Data shown below:
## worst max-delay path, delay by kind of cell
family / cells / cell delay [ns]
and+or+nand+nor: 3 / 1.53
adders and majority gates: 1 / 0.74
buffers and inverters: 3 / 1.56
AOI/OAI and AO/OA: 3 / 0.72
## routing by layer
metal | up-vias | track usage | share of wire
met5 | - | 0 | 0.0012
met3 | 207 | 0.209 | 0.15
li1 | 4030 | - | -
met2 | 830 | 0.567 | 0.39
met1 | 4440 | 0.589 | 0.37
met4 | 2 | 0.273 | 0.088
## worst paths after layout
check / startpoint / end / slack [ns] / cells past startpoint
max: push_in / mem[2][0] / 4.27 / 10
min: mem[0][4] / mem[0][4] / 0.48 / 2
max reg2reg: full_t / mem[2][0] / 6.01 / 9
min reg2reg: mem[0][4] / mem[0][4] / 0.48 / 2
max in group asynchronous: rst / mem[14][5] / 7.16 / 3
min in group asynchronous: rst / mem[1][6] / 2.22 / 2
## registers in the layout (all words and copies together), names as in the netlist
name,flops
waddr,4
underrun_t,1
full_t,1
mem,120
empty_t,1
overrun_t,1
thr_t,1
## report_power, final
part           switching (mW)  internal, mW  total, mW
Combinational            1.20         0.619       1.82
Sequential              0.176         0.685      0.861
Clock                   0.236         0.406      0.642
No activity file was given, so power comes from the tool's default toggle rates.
**design/flow/design.v**
```verilog
module bus(
  input  logic [31:0] masteraddr, masterwdata,
  output logic [31:0] masterrdata,
  input  logic masterwrite,
  output logic writeslave0, writeslave1, writeslave2,
  output logic [31:0] slaveaddr0,  slaveaddr1,  slaveaddr2, 
  input  logic [31:0] slaverdata0, slaverdata1, slaverdata2,
  output logic [31:0] slavewdata0, slavewdata1, slavewdata2 
);
  always_comb begin
    masterrdata = 0;
    writeslave0 = 0;
    writeslave1 = 0;
    writeslave2 = 0;
    slavewdata0 = 0;
    slavewdata1 = 0;
    slavewdata2 = 0;
    slaveaddr0  = 0;
    slaveaddr1  = 206800;
    slaveaddr2  = 0;
    if (masteraddr < 206800) begin  
      masterrdata = slaverdata0;
      slaveaddr0 = masteraddr;
      slavewdata0 = masterwdata;
      if (masterwrite)
        writeslave0 = 1;
    end
    else if (masteraddr < 411700) begin  
      masterrdata = slaverdata1;
      slaveaddr1 = masteraddr;
      slavewdata1 = masterwdata;
      if (masterwrite)
        writeslave1 = 1;
    end
    else if (masteraddr < 411701) begin  
      masterrdata = slaverdata2;
      slaveaddr2 = masteraddr;
      slavewdata2 = masterwdata;
      if (masterwrite)
        writeslave2 = 1;
    end
  end
endmodule
```
### ./constraint.sdc
current_design core

set clk_period 4.2
set clk_io_pct 0.2

create_clock -name clk0 -period $clk_period [get_ports {clock}]

set non_clock_inputs [all_inputs -no_clocks]
set_input_delay [expr $clk_period * $clk_io_pct] -clock clk0 $non_clock_inputs
set_output_delay [expr $clk_period * $clk_io_pct] -clock clk0 [all_outputs]
### ./config.mk
export PLATFORM = sky130hd
export DESIGN_NAME = core
export DESIGN_NICKNAME = core
export VERILOG_FILES = /design/flow/design.v
export SDC_FILE = /design/flow/constraint.sdc
export NUM_CORES = 4
export LEC_CHECK = 1
export CORE_UTILIZATION = 30
### ./run.sh
#!/bin/bash
# OpenROAD 26Q1-2900-gdf79404cd8, Yosys 0.63+post, stock flow scripts
make -C /OpenROAD-flow-scripts/flow DESIGN_CONFIG=/design/flow/config.mk WORK_HOME=/design/flow/orfs finish
### ./design.v
module alu #(parameter WIDTH = 32)(
    input wire [13:0] aluop,
    input wire signed [WIDTH-1:0] datain1, datain2,
    output wire signed [WIDTH-1:0] result,
    output wire zero
);
    wire signed [2*WIDTH-1:0] databus;
    wire signed [2*WIDTH-1:0] data1, data2;
    assign data1 = {{WIDTH{datain1[WIDTH-1]}}, datain1};
    assign data2 = {{WIDTH{datain2[WIDTH-1]}}, datain2};
    assign databus = aluop[13] ? datain1 + datain2 : 'z;
    assign databus = aluop[12] ? datain1 << datain2[4:0] : 'z;
    assign databus = aluop[11] ? {{WIDTH{datain1[WIDTH-1]}}, (datain1 >>> datain2[4:0])} : 'z;  
    assign databus = aluop[10] ? datain1 ^ datain2 : 'z;
    assign databus = aluop[ 9] ? datain1 & datain2 : 'z;
    assign databus = aluop[ 8] ? datain1 | datain2 : 'z;
    assign databus = (aluop[7] | aluop[6]) ? data1 * data2 : 'z;
    assign databus = aluop[ 5] ? '0 : 'z;
    assign result[WIDTH-2:0]  = aluop[6] ? databus[2*WIDTH-1:WIDTH-1] : databus[WIDTH-2:0];  
    assign result[WIDTH-1]  = aluop[7] | aluop[6] ? databus[2*WIDTH-1] : databus[WIDTH-1];
    wire equal, less;
    assign equal = data1 == data2;
    assign less = data1 < data2;
    assign zero = aluop[ 4] ?  equal : 'z;
    assign zero = aluop[ 3] ? ~equal : 'z;
    assign zero = aluop[ 2] ?   less : 'z;
    assign zero = aluop[ 1] ? ~less | equal : 'z;
    assign zero = aluop[ 0] ? 0 : 'z;
endmodule
module alucontrol (
  input wire [6:0] funct7,
  input wire [2:0] funct3,
  input wire [6:0] op,
  output wire [13:0] aluop
);
  logic ADD, SLL, SRA, XOR, AND, OR, MUL, MULH, RBUS0;
  logic EQ, NE, LT, GE, BBUS0;
  assign EQ = op[6] & ~funct3[2] & ~funct3[0];
  assign NE = op[6] & ~funct3[2] &  funct3[0];
  assign LT = op[6] &  funct3[2] & ~funct3[0];
  assign GE = op[6] &  funct3[2] &  funct3[0];
  assign BBUS0 = ~op[6];
  assign RBUS0 = op[6];
  always_comb begin
    ADD  = 0;
    SLL  = 0;
    SRA  = 0;
    XOR  = 0;
    AND  = 0;
    OR   = 0;
    MUL  = 0;
    MULH = 0;
    if (~op[6])
      if (op[5:4] == 2'b11)  
        case (funct3)
          3'b000 : begin ADD  = ~funct7[0]; MUL  = funct7[0]; end
          3'b111 : AND  = 1;
          3'b110 : OR   = 1;
          3'b001 : begin SLL  = ~funct7[0]; MULH = funct7[0]; end
          3'b101 : SRA  = 1;
        endcase
      else if (funct3 == 3'b110)  
        XOR = 1;
      else  
        ADD = 1;
  end
  assign aluop = {
    ADD, SLL, SRA, XOR, AND, OR, MUL, MULH, RBUS0, 
    EQ, NE, LT, GE, BBUS0};
endmodule
module control (
  input wire [6:0] op,
  output wire meml, mems, regw, aluimm
);
  assign meml = op[6:4] == 3'b000;
  assign mems = op[6:4] == 3'b010;
  assign regw = (op[5:4] != 2'b10);
  assign aluimm = (~op[6]) & (op[5:4] != 2'b11);
endmodule
module core #(parameter WIDTH = 32) (
  input wire clock, nreset,
  input wire [31:0] programdata,
  input wire [WIDTH-1:0] readramdata,
  output wire writeram,
  output wire [WIDTH-1:0] programaddress,
  output wire [WIDTH-1:0] ramaddress,
  output wire [WIDTH-1:0] writeramdata
);
  wire [6:0] function7;
  wire [2:0] function3;
  wire [6:0] operation;
  wire [4:0] rs1, rs2, rd;
  assign function7 = programdata[31:25];
  assign function3 = programdata[14:12];
  assign operation = programdata[6:0];
  assign rs2 = programdata[24:20];
  assign rs1 = programdata[19:15];
  assign rd  = programdata[11:7];
  wire [WIDTH-1:0] newpc;
  pc #(WIDTH) pc(.clk(clock), .nrst(nreset), .addressin(newpc), .addressout(programaddress));
  wire memload, memstore, regwrite, aluimm;
  control control(.op(operation), .meml(memload), .mems(memstore), .regw(regwrite), .aluimm);
  assign writeram = memstore;
  wire [13:0] aluoperation;
  alucontrol alucontrol(.funct7(function7), .funct3(function3), .op(operation), .aluop(aluoperation));
  wire [WIDTH-1:0] imm;
  immextend #(WIDTH) immextend(.inst(programdata), .imm);
  wire [WIDTH-1:0] readdata1, readdata2, writebackdata;
  regfile #(WIDTH) regfile(.clk(clock), .nrst(nreset), .enw(regwrite), 
    .rs1addr(rs1), .rs2addr(rs2), .rdaddr(rd), 
    .rddata(writebackdata), .rs1data(readdata1), .rs2data(readdata2));
  wire [WIDTH-1:0] aludata2;
  mux #(WIDTH) immmux(.data1(imm), .data2(readdata2), .sel(aluimm), .datao(aludata2));
  wire signed [WIDTH-1:0] result;
  wire zero;
  alu #(WIDTH) alu(.aluop(aluoperation), .datain1(readdata1), .datain2(aludata2), .result, .zero);
  pccontrol #(WIDTH) pccontrol(.flag(zero), .pcoffset(imm), .pcin(programaddress), .pcout(newpc));
  mux #(WIDTH) wbmux(.data1(readramdata), .data2(result), .sel(memload), .datao(writebackdata));
  assign ramaddress = result;
  assign writeramdata = readdata2;
endmodule
module immextend #(WIDTH = 32) (
  input wire [31:0] inst,
  output logic [WIDTH-1:0] imm
);
  wire [11:0] immi, imms, immb;
  assign immb = {inst[31], inst[7], inst[30:25], inst[11:8]};
  assign imms = {inst[31:25], inst[11:7]};
  assign immi = inst[31:20];
  always_comb begin
    imm = 0;
    case (inst[6:4])
      3'b001: imm = {{(WIDTH-12){immi[11]}}, immi};  
      3'b000: imm = {{(WIDTH-12){immi[11]}}, immi};  
      3'b010: imm = {{(WIDTH-12){imms[11]}}, imms};  
      3'b110: imm = {{(WIDTH-13){immb[11]}}, immb, 1'b0};  
    endcase
  end
endmodule
module mux #(parameter WIDTH = 32) (
  input wire [WIDTH-1:0] data1, data2,
  input wire sel,
  output wire [WIDTH-1:0] datao
);
  assign datao = sel ? data1 : data2;
endmodule
module pc #(WIDTH = 32) (
  input wire clk, nrst,
  input wire [WIDTH-1:0] addressin,
  output reg [WIDTH-1:0] addressout
);
  always_ff @(posedge clk, negedge nrst)
    if (~nrst)
      addressout <= 0;
    else
      addressout <= addressin;
endmodule
module pccontrol #(parameter WIDTH = 32) (
  input wire flag,
  input wire [WIDTH-1:0] pcoffset,
  input wire [WIDTH-1:0] pcin,
  output wire [WIDTH-1:0] pcout
);
  assign pcout = flag ? pcin + pcoffset : pcin + 4;
endmodule
module regfile #(parameter WIDTH = 32) (
  input wire clk, nrst, enw,
  input wire [4:0] rs1addr, rs2addr, rdaddr,
  input wire [WIDTH-1:0] rddata,
  output wire [WIDTH-1:0] rs1data, rs2data
);
  reg [WIDTH-1:0] x [31:0];
  assign rs1data = x[rs1addr];
  assign rs2data = x[rs2addr];
  always_ff @(posedge clk, negedge nrst) begin
    if (~nrst)
      for(int addr = 0; addr < 32; addr = addr + 1)
        x[addr] <= 0;
    else begin
      if (rdaddr != 0 && enw)
        x[rdaddr] <= rddata;
    end
  end
endmodule
==> impl_metrics.toml <==
# generated from flow reports
[route]
dr_wl_met2_um = 74750
wl_met1_um = 66640
top_layer_used = "met5"
route.met3.wl_um = 16220
wl_per_cell_um = 22.21
drt_wl_total_um = 163900
ant_nets = 0
via_per_inst = 5.393
firstDrtPassIters = 6
drc_errors = 0
vias = 39790
initialDrtViolationCount = 3592

[critical_path]
path_delay_family = "buffers and inverters"
path_buffers = 7
cp_max_fo = 14
cp-end-kind = "output port"
worst_path_max_delay_cell = "clkdlybuf4s50_1"
crit_chain = "dlygate4sd2_1 > buf_12 > nor2b_4 > buf_4 > bufbuf_16 > buf_4 > nand3_1 > nand4_1 > nor4_2 > a21oi_1 > buf_4 > clkdlybuf4s50_1"
worstSetupPathType = "in -> out"
r2r_cells = 6
r2r_end = "pc.addressout[30]$_DFF_PN0_"
crit_top_cell = "buf_4"
worst_r2r_startpoint = "pc.addressout[2]$_DFF_PN0_"
ff2ff_setup_slack_ps = 2210
slowest_delay_ps = 400
critPathRequiredTime_ps = 3360
cp-start-kind = "primary input"
cp.arrival_ps = 3280

[synthesis]
synthTopCellsByArea = "dfrtp_1 (57%), nand3_1 (11%), nand2_1 (8.4%)"
synth_cells = 5191
ys_top_cells_by_count = "dfrtp_1 (1054), nand2_1 (1040), nand3_1 (985)"
ff_type = "dfrtp_1"
ys_seq_elements = 1054
ys_async_sr_fraction = 1.000
ys_warn_count = 83
edf_count = 0
synthMostInstantiatedCell = "dfrtp_1"
ys_area_sq_um = 46490
synth_cell_types = 46
yosys-stat-cells = 5191
syn_area_per_cell_sq_um = 8.955
netlist_area_sq_um = 46490
top_cell_area_share = 0.5674
top_area_cell = "dfrtp_1"
synth_seq_share = 0.5674

[global_route]
grt_pass1_wl_um = 251300
grt.total_usage = 0.2176
grt_max_degree = 126
grt-ovfl-total = 0
antenna_found_initial = 1
grt_pass1_vias = 39310

[die]
die_area_sq_um = 156500
floorplan.core_util = 0.3021
die_h_um = 395.6
ios = 163
die_x_um = 395.6
core_area_sq_um = 153900
core.rowCount = 144

[job]
stage_log_warnings = 58
maxCapViolCount = 0

[place]
portBuffers = 109
hpwl_um = 93020
place_congestion = 0.8538
post_dp_cell_area_sq_um = 51710

[cts]
cts_tree = "done"
hold_buffers = 0
clkTransAtPathRegs_ps = 60
cts.htree.levels = 3
root_buffer = "clkbuf_16"
cts.sinks = 1054
cts_made_buffers = 112
cts_buffer_depth = 3
clk_latency_ps = 710

[power_and_ir_drop]
p_seq_frac = 0.479
p_leak_nw = 24.10
p_sw_frac = 0.2505
vdd_drop_max_v = 0.0003570
netSwitchingPower_mw = 5.698
power_density_nw_per_um2 = 404.4
combPwrFrac = 0.081
p_clk_frac = 0.440
p_int_mw = 17.05

[final_timing]
period_used_share = 0.9807
setup_viol = 0
finalCriticalPeriod_ps = 4119
max_freq_mhz = 242.8
drv_slew = 0
skew_ps = 7.185
slew_headroom = 0.4531
hold_violations = 0
worst_hold_slack_ps = 42.91
worst_pin_slew_ps = 820.4
rsz0062_at_grt = "true"

[layout]
fin_util = 0.3656
area_growth_pct = 21.01
design_area_sq_um = 56250
drive_gt1_frac = 0.1241

[status]
status = "finished, final reports clean"

[worst_hold_path]
hold_class = "in -> async"
==> logic make-up after synthesis <==
| family | Yosys count | synth area share |
|---|---|---|
| flip-flops | 1054 | 0.5674 |
| AND/OR/NAND/NOR | 2464 | 0.2522 |
| multiplexers | 5 | 0.001157 |
| XOR/XNOR | 28 | 0.005275 |
| AND-OR/OR-AND | 1042 | 0.1128 |
| buffers and inverters | 596 | 0.06086 |
| adder cells (fa/ha/maj) | 1 | 0.0002691 |
| other | 1 | 0.00008067 |
==> routing by layer <==
layer / vias to the layer above / GRT usage
met1: 19610 / 0.2995
met5: - / 0
met3: 323 / 0.07344
li1: 18190 / -
met4: 2 / 0.06260
met2: 1670 / 0.3337
==> per-stage QoR <==
stage	setup slack (ps)	TNS [ps]	power (mW)	instances
finish	81.03	0	22.75	7379
global route	-21.59	-21.59	23.51	7377
CTS	8.504	0	22.89	7377
detailed placement	-430.5	-6159	12.83	7143
global placement	-402.2	-6186	12.79	7143
floorplan	1333	0	11.84	5224
==> worst max path at each step <==
stage                   start          endpoint  slack (ps)  cells past startpoint
CTS           programdata[22]  writeramdata[17]           9                     11
global route  programdata[21]  writeramdata[30]         -20                     12
finish        programdata[20]  writeramdata[30]          80                     12
==> placed cells by master, fill, tap and decap left out, types with 11 or more instances in the layout <==
| cell | n |
|---|---|
| a21oi_1 | 23 |
| buf_12 | 116 |
| buf_4 | 252 |
| clkbuf_1 | 21 |
| clkbuf_16 | 116 |
| clkbuf_8 | 24 |
| clkdlybuf4s50_1 | 103 |
| clkinv_2 | 27 |
| conb_1 | 34 |
| dfrtp_1 | 1054 |
| nand2_1 | 1039 |
| nand3_1 | 984 |
| nand3_4 | 15 |
| nand4_1 | 256 |
| nor2_1 | 48 |
| nor4_1 | 37 |
| nor4_2 | 21 |
| o21ai_0 | 690 |
| o21ai_1 | 310 |
| xnor2_1 | 17 |
| xor2_1 | 11 |
==> area by class of cell <==
| class | instances | area, sq um |
|---|---|---|
| inverter | 4 | 15.01 |
| clock inverter | 41 | 410.4 |
| fill | 15160 | 97620 |
| timing repair buffer | 497 | 5709 |
| tap | 2044 | 2557 |
| multi-input combinational | 3576 | 17870 |
| antenna | 2 | 5.005 |
| clock buffer | 161 | 3312 |
| sequential | 1054 | 26380 |
==> repair_timing <==
action / CTS / global route
pin swaps: 20 / 4
endpoints found under the setup margin: 32 / 30
resized: 58 / 19
buffers inserted: 23 / 0
gates cloned: 9 / 0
End of Data shown.
* [Task]: Across the entries, state how many lines contain "newpc", giving the number only.

* [Solution to the problem]: 3